• Extracted records
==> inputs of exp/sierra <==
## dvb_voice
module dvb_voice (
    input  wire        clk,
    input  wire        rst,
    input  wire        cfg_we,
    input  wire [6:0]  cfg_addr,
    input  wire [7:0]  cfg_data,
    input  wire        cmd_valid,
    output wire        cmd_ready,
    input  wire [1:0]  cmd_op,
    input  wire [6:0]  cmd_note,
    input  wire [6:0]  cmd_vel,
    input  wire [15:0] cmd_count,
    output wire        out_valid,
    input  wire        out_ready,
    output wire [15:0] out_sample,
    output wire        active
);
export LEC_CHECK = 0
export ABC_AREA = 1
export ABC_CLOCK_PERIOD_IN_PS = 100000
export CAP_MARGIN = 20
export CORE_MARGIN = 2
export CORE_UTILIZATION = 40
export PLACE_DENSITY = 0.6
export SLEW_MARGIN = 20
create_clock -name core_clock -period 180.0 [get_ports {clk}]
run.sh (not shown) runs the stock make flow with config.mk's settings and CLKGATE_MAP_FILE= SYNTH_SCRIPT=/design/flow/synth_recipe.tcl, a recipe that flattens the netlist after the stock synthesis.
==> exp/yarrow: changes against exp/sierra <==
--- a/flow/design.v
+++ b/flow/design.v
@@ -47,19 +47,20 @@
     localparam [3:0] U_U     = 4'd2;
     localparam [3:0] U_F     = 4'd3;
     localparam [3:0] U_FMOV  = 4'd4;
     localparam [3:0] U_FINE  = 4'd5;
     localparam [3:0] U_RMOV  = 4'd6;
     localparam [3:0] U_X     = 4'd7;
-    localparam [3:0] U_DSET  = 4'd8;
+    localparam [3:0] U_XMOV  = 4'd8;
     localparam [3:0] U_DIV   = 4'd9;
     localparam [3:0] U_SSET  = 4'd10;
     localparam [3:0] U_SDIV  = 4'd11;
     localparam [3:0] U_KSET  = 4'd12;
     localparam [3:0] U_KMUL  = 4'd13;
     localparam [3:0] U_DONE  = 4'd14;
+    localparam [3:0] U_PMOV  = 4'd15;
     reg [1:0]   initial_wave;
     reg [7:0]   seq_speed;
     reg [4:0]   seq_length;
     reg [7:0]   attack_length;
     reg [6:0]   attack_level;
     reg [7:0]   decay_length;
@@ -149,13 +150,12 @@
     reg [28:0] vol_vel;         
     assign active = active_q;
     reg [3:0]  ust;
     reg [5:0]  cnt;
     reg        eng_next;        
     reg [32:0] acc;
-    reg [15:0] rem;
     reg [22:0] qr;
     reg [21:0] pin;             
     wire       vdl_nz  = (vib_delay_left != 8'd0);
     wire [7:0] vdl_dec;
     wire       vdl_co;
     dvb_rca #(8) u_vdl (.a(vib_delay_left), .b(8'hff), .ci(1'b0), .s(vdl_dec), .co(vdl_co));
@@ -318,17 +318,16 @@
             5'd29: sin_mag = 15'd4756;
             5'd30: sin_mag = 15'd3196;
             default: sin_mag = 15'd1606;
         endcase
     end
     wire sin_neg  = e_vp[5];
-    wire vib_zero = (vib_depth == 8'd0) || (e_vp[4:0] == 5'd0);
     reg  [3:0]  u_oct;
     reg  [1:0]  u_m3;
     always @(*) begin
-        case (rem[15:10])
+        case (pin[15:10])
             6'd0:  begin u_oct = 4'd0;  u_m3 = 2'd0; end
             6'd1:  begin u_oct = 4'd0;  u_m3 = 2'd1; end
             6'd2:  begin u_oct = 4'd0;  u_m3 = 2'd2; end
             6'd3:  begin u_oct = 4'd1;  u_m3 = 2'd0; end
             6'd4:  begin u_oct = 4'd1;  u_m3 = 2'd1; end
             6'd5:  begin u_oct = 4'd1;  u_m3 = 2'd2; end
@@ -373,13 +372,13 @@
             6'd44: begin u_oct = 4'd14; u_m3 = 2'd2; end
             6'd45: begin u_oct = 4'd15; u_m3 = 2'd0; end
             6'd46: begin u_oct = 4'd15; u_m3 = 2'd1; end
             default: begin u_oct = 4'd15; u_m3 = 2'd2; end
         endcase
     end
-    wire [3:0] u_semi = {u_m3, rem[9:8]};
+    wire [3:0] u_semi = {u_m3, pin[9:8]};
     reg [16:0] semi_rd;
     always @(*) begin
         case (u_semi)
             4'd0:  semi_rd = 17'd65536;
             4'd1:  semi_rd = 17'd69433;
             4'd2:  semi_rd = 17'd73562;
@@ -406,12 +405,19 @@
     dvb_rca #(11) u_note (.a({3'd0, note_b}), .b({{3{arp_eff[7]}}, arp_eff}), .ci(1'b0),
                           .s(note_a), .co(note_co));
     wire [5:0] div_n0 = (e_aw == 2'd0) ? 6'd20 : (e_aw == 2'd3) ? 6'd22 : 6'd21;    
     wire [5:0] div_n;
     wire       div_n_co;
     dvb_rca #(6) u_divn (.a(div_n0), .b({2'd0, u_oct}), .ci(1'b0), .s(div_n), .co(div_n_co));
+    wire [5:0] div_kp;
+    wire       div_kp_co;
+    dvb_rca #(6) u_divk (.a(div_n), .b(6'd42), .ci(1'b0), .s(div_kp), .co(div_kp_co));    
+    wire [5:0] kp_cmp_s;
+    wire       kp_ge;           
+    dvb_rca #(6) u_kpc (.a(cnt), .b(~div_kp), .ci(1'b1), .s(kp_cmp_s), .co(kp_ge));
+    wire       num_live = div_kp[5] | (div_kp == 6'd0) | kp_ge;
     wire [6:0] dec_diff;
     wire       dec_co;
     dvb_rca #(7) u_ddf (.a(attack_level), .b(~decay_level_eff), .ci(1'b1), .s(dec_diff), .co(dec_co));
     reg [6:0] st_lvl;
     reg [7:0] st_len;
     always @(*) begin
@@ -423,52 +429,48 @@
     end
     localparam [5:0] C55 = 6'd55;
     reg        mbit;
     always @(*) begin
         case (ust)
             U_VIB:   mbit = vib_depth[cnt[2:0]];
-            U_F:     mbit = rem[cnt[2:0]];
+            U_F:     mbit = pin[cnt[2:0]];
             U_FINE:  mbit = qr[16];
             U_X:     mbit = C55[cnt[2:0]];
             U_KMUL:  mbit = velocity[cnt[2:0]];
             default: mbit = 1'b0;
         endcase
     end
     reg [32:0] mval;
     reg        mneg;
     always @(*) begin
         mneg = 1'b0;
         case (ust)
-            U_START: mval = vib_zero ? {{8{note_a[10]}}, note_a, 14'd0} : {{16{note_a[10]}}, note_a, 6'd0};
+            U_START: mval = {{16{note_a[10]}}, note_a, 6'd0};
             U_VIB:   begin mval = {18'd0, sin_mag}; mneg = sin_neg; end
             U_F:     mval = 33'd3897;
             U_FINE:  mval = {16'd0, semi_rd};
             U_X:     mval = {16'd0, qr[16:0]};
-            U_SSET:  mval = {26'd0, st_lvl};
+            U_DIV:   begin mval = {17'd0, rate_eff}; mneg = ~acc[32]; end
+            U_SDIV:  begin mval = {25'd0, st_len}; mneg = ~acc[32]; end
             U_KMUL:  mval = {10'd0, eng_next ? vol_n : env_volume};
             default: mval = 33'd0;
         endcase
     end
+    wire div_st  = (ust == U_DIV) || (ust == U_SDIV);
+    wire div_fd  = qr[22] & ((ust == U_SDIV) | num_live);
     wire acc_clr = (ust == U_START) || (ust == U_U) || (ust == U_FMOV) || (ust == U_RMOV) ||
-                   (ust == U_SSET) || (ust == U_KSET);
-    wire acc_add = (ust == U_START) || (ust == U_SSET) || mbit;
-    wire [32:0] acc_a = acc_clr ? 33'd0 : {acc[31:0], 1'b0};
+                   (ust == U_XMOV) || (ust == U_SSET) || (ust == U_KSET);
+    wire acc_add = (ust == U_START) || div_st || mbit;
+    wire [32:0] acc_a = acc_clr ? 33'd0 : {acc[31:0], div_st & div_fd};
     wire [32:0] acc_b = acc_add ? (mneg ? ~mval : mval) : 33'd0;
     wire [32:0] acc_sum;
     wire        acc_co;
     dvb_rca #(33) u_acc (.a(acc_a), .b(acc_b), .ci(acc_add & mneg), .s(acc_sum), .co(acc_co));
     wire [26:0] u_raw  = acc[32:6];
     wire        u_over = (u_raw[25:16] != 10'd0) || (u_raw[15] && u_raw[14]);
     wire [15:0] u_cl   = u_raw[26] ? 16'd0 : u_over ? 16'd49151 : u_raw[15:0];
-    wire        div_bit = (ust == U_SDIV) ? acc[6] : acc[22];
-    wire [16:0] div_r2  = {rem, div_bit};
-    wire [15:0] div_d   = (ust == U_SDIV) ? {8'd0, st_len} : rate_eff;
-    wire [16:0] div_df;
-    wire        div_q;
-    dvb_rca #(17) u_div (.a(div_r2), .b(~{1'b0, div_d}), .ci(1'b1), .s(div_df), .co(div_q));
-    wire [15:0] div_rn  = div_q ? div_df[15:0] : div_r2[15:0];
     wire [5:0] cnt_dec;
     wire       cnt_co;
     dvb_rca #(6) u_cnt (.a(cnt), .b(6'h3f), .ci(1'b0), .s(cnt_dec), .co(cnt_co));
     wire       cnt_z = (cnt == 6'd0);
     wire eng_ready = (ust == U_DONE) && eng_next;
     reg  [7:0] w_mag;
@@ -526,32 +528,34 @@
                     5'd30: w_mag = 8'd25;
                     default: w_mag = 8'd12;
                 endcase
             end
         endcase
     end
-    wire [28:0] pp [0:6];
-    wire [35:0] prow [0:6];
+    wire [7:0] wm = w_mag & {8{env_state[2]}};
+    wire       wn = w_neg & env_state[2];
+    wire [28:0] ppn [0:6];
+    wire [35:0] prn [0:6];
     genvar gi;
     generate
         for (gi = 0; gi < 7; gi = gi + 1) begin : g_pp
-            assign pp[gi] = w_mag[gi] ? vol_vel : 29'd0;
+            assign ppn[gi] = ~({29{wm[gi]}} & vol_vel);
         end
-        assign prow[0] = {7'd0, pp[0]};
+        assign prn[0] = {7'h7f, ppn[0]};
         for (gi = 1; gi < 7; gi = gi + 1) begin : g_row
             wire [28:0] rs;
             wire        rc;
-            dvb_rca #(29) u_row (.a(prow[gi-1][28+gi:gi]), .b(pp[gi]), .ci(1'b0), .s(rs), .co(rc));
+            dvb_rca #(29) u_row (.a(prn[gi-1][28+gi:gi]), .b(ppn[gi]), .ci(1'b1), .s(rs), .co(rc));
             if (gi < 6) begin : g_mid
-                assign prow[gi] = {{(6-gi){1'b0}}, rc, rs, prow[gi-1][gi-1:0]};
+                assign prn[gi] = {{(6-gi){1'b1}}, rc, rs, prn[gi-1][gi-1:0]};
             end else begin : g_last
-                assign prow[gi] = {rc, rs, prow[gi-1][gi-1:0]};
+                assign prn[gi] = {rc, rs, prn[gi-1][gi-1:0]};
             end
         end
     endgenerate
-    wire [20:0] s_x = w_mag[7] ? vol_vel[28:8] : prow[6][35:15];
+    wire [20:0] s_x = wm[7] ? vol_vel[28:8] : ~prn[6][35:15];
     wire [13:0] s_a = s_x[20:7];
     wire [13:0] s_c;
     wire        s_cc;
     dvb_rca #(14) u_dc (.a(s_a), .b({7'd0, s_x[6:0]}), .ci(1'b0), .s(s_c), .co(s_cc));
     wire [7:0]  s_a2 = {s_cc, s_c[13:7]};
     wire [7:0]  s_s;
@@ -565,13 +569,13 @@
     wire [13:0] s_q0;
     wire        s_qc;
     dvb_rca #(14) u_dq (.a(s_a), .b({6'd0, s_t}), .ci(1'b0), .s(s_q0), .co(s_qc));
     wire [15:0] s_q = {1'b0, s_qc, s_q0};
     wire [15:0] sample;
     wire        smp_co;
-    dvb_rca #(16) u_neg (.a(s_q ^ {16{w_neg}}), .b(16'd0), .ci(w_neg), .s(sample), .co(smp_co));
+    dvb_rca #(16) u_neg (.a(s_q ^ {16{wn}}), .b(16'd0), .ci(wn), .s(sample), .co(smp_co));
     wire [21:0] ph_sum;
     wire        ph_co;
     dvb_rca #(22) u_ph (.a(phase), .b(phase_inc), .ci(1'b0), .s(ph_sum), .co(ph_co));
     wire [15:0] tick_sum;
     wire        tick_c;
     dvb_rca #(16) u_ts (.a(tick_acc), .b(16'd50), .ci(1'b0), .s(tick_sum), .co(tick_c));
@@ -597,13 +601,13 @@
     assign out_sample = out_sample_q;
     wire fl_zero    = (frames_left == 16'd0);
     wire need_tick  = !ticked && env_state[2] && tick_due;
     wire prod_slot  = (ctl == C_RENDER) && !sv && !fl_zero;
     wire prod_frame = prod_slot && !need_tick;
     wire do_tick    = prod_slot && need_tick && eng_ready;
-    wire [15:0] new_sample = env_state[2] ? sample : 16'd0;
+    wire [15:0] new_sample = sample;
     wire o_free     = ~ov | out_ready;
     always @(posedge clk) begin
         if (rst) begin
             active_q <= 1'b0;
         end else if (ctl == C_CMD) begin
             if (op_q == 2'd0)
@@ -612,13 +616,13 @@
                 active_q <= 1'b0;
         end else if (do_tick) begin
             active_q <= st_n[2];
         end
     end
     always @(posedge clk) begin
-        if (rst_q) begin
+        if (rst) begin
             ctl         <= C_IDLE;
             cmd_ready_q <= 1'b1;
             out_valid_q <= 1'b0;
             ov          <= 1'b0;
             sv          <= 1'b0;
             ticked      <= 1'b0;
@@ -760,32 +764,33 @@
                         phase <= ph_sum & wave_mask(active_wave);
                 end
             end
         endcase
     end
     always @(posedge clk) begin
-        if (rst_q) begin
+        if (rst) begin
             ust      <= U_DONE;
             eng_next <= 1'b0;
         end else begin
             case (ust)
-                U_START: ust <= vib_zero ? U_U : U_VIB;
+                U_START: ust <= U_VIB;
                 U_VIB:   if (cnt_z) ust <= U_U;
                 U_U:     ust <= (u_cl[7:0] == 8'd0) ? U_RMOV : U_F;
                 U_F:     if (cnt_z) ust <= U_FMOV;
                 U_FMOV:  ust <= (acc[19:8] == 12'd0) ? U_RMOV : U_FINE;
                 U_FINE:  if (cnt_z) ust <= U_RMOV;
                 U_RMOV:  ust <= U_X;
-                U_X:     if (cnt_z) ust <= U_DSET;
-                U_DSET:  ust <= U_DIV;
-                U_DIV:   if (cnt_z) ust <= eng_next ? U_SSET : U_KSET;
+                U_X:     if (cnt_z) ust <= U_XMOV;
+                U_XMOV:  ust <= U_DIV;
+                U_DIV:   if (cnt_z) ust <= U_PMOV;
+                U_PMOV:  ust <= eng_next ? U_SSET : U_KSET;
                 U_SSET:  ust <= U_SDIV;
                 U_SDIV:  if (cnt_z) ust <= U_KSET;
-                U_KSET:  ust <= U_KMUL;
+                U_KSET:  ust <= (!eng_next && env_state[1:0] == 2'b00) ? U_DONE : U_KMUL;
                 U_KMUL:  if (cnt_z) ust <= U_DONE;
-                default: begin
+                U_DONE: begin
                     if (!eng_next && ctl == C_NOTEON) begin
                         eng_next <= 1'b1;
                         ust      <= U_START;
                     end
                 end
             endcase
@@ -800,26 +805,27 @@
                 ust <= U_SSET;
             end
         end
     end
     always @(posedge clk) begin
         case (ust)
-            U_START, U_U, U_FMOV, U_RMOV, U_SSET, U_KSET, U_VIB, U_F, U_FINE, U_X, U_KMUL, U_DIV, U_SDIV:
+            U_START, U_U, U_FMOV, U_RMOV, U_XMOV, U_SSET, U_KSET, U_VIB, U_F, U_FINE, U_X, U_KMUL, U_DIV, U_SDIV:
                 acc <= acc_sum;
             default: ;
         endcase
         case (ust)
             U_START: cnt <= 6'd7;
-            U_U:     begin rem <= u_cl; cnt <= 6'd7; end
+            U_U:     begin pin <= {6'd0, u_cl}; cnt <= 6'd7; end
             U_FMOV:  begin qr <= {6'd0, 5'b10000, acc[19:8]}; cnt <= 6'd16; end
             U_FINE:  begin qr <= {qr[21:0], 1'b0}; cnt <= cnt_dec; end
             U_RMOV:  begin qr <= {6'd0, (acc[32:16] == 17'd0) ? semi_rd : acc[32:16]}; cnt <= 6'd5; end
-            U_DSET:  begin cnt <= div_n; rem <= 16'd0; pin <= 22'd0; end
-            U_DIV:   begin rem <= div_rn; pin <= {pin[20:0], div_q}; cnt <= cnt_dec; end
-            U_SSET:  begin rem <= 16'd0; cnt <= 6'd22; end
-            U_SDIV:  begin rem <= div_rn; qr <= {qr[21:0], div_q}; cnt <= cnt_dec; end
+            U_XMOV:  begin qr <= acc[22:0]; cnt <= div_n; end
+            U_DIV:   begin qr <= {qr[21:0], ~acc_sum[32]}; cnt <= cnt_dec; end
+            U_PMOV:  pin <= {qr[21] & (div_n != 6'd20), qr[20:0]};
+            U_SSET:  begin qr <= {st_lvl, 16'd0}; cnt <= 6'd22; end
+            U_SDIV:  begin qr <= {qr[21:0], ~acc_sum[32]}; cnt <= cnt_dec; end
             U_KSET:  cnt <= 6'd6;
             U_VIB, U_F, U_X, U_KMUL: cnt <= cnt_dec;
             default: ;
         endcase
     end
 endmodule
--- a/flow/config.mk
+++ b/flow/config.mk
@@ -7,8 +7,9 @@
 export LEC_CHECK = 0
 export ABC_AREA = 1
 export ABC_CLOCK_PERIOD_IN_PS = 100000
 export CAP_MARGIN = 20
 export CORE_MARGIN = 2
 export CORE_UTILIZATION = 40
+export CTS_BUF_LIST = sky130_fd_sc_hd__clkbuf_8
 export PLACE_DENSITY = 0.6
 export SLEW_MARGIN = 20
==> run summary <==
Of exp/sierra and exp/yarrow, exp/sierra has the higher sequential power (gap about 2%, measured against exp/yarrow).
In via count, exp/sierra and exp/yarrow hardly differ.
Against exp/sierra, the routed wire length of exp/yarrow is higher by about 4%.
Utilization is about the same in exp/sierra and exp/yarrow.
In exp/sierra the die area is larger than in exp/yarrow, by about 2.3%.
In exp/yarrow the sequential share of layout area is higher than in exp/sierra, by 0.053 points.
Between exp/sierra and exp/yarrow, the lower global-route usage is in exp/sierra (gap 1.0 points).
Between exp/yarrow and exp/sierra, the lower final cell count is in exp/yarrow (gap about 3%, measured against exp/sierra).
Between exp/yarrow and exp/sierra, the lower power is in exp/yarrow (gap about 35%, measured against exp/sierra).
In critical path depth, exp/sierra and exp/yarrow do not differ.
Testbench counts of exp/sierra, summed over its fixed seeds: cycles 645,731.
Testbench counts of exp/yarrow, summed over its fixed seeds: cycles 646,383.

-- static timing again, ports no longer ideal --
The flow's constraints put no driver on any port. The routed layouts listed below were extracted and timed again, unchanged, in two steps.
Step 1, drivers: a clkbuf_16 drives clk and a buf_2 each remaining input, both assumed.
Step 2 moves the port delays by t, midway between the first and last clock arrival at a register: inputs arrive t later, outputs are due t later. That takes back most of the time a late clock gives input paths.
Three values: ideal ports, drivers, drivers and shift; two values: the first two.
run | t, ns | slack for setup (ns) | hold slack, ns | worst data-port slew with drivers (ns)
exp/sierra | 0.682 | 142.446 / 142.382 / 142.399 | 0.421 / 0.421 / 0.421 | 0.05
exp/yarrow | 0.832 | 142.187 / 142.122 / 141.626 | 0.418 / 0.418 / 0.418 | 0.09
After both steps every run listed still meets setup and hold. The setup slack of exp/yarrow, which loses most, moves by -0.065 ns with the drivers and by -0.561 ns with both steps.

• What to work on
Nothing but the lines above from the one containing "-373,13 +372,13 @@" through the one containing "mbit = rem[cnt[2:0]];" should appear in the answer, each repeated exactly.

• Completed task
@@ -373,13 +372,13 @@
             6'd44: begin u_oct = 4'd14; u_m3 = 2'd2; end
             6'd45: begin u_oct = 4'd15; u_m3 = 2'd0; end
             6'd46: begin u_oct = 4'd15; u_m3 = 2'd1; end
             default: begin u_oct = 4'd15; u_m3 = 2'd2; end
         endcase
     end
-    wire [3:0] u_semi = {u_m3, rem[9:8]};
+    wire [3:0] u_semi = {u_m3, pin[9:8]};
     reg [16:0] semi_rd;
     always @(*) begin
         case (u_semi)
             4'd0:  semi_rd = 17'd65536;
             4'd1:  semi_rd = 17'd69433;
             4'd2:  semi_rd = 17'd73562;
@@ -406,12 +405,19 @@
     dvb_rca #(11) u_note (.a({3'd0, note_b}), .b({{3{arp_eff[7]}}, arp_eff}), .ci(1'b0),
                           .s(note_a), .co(note_co));
     wire [5:0] div_n0 = (e_aw == 2'd0) ? 6'd20 : (e_aw == 2'd3) ? 6'd22 : 6'd21;    
     wire [5:0] div_n;
     wire       div_n_co;
     dvb_rca #(6) u_divn (.a(div_n0), .b({2'd0, u_oct}), .ci(1'b0), .s(div_n), .co(div_n_co));
+    wire [5:0] div_kp;
+    wire       div_kp_co;
+    dvb_rca #(6) u_divk (.a(div_n), .b(6'd42), .ci(1'b0), .s(div_kp), .co(div_kp_co));    
+    wire [5:0] kp_cmp_s;
+    wire       kp_ge;           
+    dvb_rca #(6) u_kpc (.a(cnt), .b(~div_kp), .ci(1'b1), .s(kp_cmp_s), .co(kp_ge));
+    wire       num_live = div_kp[5] | (div_kp == 6'd0) | kp_ge;
     wire [6:0] dec_diff;
     wire       dec_co;
     dvb_rca #(7) u_ddf (.a(attack_level), .b(~decay_level_eff), .ci(1'b1), .s(dec_diff), .co(dec_co));
     reg [6:0] st_lvl;
     reg [7:0] st_len;
     always @(*) begin
@@ -423,52 +429,48 @@
     end
     localparam [5:0] C55 = 6'd55;
     reg        mbit;
     always @(*) begin
         case (ust)
             U_VIB:   mbit = vib_depth[cnt[2:0]];
-            U_F:     mbit = rem[cnt[2:0]];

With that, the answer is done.